$ cat src/rtl/vbw_accumulator.sv
// vbw_accumulator: lane-partitioned 64-bit burst accumulator; ports clk, rst (sync active-high), bus (slave: start/mode/len in, in_valid/in_data in, in_ready out, out_valid/out_data/out_ovf/busy out, out_ready in)
module vbw_accumulator #(
  parameter int LEN_W = 8
) (
  input logic              clk,
  input logic              rst,
  vbw_accumulator_if.slave bus
);
  typedef enum logic [1:0] {IDLE, ACCUM, DONE} state_t;
  state_t           state_q;
  logic [1:0]       mode_q;
  logic [LEN_W-1:0] len_q, cnt_q;
  logic [63:0]      acc_q, acc_d;
  logic [7:0]       ovf_q, ovf_d, top, cy_o;
  logic             in_ready_q, out_valid_q, busy_q, cy;
  logic [8:0]       t;
  always_comb begin
    top = mode_q == 2'b00 ? 8'h80 : mode_q == 2'b01 ? 8'h88 : mode_q == 2'b10 ? 8'hAA : 8'hFF;
    acc_d = '0;
    cy_o = '0;
    cy = 1'b0;
    t = '0;
    for (int k = 0; k < 8; k++) begin
      t = {1'b0, acc_q[8*k+:8]} + {1'b0, bus.in_data[8*k+:8]} + {8'd0, cy};
      acc_d[8*k+:8] = t[7:0];
      cy_o[k] = t[8];
      cy = t[8] & ~top[k];
    end
    ovf_d = ovf_q | (cy_o & top);
  end
  always_ff @(posedge clk) begin
    if (rst) begin
      state_q <= IDLE;
      mode_q <= '0;
      len_q <= '0;
      cnt_q <= '0;
      acc_q <= '0;
      ovf_q <= '0;
      in_ready_q <= 1'b0;
      out_valid_q <= 1'b0;
      busy_q <= 1'b0;
    end else begin
      case (state_q)
        IDLE: if (bus.start) begin
          mode_q <= bus.mode;
          len_q <= bus.len;
          cnt_q <= '0;
          acc_q <= '0;
          ovf_q <= '0;
          busy_q <= 1'b1;
          in_ready_q <= bus.len != '0;
          out_valid_q <= bus.len == '0;
          state_q <= bus.len != '0 ? ACCUM : DONE;
        end
        ACCUM: if (bus.in_valid && in_ready_q) begin
          acc_q <= acc_d;
          ovf_q <= ovf_d;
          cnt_q <= cnt_q + LEN_W'(1);
          if (cnt_q == len_q - LEN_W'(1)) begin
            in_ready_q <= 1'b0;
            out_valid_q <= 1'b1;
            state_q <= DONE;
          end
        end
        DONE: if (bus.out_ready) begin
          out_valid_q <= 1'b0;
          busy_q <= 1'b0;
          state_q <= IDLE;
        end
        default: state_q <= IDLE;
      endcase
    end
  end
  assign bus.in_ready = in_ready_q;
  assign bus.out_valid = out_valid_q;
  assign bus.busy = busy_q;
  assign bus.out_data = acc_q;
  assign bus.out_ovf = ovf_q;
endmodule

+-------+

The task → Transcribe the material above in full.

Answer box →
$ cat src/rtl/vbw_accumulator.sv
// vbw_accumulator: lane-partitioned 64-bit burst accumulator; ports clk, rst (sync active-high), bus (slave: start/mode/len in, in_valid/in_data in, in_ready out, out_valid/out_data/out_ovf/busy out, out_ready in)
module vbw_accumulator #(
  parameter int LEN_W = 8
) (
  input logic              clk,
  input logic              rst,
  vbw_accumulator_if.slave bus
);
  typedef enum logic [1:0] {IDLE, ACCUM, DONE} state_t;
  state_t           state_q;
  logic [1:0]       mode_q;
  logic [LEN_W-1:0] len_q, cnt_q;
  logic [63:0]      acc_q, acc_d;
  logic [7:0]       ovf_q, ovf_d, top, cy_o;
  logic             in_ready_q, out_valid_q, busy_q, cy;
  logic [8:0]       t;
  always_comb begin
    top = mode_q == 2'b00 ? 8'h80 : mode_q == 2'b01 ? 8'h88 : mode_q == 2'b10 ? 8'hAA : 8'hFF;
    acc_d = '0;
    cy_o = '0;
    cy = 1'b0;
    t = '0;
    for (int k = 0; k < 8; k++) begin
      t = {1'b0, acc_q[8*k+:8]} + {1'b0, bus.in_data[8*k+:8]} + {8'd0, cy};
      acc_d[8*k+:8] = t[7:0];
      cy_o[k] = t[8];
      cy = t[8] & ~top[k];
    end
    ovf_d = ovf_q | (cy_o & top);
  end
  always_ff @(posedge clk) begin
    if (rst) begin
      state_q <= IDLE;
      mode_q <= '0;
      len_q <= '0;
      cnt_q <= '0;
      acc_q <= '0;
      ovf_q <= '0;
      in_ready_q <= 1'b0;
      out_valid_q <= 1'b0;
      busy_q <= 1'b0;
    end else begin
      case (state_q)
        IDLE: if (bus.start) begin
          mode_q <= bus.mode;
          len_q <= bus.len;
          cnt_q <= '0;
          acc_q <= '0;
          ovf_q <= '0;
          busy_q <= 1'b1;
          in_ready_q <= bus.len != '0;
          out_valid_q <= bus.len == '0;
          state_q <= bus.len != '0 ? ACCUM : DONE;
        end
        ACCUM: if (bus.in_valid && in_ready_q) begin
          acc_q <= acc_d;
          ovf_q <= ovf_d;
          cnt_q <= cnt_q + LEN_W'(1);
          if (cnt_q == len_q - LEN_W'(1)) begin
            in_ready_q <= 1'b0;
            out_valid_q <= 1'b1;
            state_q <= DONE;
          end
        end
        DONE: if (bus.out_ready) begin
          out_valid_q <= 1'b0;
          busy_q <= 1'b0;
          state_q <= IDLE;
        end
        default: state_q <= IDLE;
      endcase
    end
  end
  assign bus.in_ready = in_ready_q;
  assign bus.out_valid = out_valid_q;
  assign bus.busy = busy_q;
  assign bus.out_data = acc_q;
  assign bus.out_ovf = ovf_q;
endmodule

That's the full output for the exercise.